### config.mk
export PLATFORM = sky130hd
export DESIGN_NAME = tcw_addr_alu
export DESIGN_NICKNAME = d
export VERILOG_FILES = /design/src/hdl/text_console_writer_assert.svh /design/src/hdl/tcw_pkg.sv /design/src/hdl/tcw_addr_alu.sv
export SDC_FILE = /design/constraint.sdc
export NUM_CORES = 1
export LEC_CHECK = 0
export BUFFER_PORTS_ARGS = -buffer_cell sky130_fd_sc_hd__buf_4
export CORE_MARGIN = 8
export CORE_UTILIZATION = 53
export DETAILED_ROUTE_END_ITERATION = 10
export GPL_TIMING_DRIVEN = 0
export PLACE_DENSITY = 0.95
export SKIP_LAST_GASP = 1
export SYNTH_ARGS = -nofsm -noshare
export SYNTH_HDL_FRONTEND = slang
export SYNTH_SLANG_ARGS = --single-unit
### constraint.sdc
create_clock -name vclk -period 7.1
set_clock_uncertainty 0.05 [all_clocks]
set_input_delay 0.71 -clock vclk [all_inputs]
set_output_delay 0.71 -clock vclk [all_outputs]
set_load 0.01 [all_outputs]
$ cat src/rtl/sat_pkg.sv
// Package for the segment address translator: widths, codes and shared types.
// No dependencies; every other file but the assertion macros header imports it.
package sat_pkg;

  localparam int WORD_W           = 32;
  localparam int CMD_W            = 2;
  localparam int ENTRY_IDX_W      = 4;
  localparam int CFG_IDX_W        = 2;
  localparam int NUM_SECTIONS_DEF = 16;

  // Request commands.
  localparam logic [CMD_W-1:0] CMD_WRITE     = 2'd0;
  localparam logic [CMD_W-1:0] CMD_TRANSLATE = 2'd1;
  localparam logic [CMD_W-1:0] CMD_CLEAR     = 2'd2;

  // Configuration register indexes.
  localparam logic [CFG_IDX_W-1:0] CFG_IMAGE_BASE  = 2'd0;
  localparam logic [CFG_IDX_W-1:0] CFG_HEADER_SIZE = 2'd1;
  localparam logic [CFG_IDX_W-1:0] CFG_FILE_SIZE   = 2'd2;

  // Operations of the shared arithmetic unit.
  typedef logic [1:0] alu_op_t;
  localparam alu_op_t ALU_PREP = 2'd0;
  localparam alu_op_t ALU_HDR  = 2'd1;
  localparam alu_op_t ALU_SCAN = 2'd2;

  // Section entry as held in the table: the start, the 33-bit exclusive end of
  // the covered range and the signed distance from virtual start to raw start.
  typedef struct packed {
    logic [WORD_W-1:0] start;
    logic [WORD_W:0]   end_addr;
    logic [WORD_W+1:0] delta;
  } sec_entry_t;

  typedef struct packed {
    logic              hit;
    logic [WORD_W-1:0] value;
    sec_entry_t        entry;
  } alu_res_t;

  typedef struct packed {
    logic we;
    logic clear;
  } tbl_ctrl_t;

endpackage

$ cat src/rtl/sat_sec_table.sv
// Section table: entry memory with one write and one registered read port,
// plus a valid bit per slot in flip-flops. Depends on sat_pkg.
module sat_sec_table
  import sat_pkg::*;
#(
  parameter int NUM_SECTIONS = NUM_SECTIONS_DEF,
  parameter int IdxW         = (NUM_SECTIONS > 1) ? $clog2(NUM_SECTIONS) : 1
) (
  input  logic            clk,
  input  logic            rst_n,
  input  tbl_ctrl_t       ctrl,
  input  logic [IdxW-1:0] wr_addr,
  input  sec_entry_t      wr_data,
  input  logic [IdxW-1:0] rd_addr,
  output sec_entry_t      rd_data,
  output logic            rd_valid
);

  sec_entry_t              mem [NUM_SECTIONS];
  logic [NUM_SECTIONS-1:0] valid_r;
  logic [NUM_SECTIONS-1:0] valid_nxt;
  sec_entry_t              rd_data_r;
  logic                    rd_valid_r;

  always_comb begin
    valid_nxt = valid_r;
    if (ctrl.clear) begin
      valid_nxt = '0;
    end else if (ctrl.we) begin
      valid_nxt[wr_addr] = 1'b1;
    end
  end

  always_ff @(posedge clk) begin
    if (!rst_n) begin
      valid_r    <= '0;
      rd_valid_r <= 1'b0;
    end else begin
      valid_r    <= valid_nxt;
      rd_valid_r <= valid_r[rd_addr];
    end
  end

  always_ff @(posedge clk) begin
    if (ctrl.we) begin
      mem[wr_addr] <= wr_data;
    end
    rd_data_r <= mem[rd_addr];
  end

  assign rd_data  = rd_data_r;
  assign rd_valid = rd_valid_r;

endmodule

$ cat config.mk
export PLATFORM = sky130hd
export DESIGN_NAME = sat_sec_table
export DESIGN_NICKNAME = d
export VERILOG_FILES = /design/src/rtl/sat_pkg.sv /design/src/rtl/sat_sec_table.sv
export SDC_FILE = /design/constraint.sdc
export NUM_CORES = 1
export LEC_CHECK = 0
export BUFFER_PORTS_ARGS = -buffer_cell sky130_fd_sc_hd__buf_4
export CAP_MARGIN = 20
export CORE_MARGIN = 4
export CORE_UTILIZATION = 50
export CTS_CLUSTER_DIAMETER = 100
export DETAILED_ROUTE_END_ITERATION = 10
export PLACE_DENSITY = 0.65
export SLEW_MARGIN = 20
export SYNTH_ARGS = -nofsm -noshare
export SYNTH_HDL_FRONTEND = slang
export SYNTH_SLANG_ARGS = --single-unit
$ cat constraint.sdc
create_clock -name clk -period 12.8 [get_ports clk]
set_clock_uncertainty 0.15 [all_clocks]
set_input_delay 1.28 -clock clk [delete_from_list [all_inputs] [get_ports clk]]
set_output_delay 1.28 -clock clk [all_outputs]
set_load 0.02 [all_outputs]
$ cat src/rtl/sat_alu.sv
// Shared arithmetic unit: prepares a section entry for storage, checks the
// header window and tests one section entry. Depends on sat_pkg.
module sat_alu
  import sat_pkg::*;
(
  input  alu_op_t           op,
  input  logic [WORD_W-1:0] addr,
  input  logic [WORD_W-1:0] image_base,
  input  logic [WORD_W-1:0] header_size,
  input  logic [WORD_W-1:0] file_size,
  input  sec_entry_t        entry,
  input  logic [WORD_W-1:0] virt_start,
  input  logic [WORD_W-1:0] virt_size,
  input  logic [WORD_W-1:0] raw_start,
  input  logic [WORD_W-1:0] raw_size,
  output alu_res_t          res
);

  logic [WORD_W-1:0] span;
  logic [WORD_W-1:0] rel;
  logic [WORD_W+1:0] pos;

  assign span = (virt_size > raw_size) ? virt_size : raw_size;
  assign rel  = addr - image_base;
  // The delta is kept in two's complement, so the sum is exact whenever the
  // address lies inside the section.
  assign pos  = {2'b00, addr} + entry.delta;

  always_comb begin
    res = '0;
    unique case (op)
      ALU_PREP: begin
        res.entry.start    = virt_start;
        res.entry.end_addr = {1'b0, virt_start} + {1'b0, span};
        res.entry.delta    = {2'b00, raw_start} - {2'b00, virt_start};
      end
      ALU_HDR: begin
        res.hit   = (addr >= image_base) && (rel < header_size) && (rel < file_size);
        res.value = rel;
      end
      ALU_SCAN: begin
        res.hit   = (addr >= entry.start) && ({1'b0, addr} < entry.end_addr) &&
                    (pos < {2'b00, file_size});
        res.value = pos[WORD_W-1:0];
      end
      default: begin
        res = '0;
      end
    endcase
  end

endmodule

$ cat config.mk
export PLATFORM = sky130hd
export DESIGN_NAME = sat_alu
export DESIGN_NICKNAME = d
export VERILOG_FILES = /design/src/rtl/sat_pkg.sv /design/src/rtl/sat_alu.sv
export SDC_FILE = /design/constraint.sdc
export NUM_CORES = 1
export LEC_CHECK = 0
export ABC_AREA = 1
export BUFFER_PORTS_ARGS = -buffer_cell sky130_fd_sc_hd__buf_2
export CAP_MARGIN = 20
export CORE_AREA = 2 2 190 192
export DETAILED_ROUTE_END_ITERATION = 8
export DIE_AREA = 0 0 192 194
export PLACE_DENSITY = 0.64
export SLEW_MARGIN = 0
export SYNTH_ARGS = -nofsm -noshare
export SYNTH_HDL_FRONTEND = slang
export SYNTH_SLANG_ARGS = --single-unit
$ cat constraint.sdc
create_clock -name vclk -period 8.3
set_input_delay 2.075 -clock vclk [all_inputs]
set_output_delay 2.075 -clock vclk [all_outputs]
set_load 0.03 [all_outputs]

+ + + + +

- _Action item_:
Your answer must be a single number: how many lines of the records contain the word "value".

- _Task result_:
3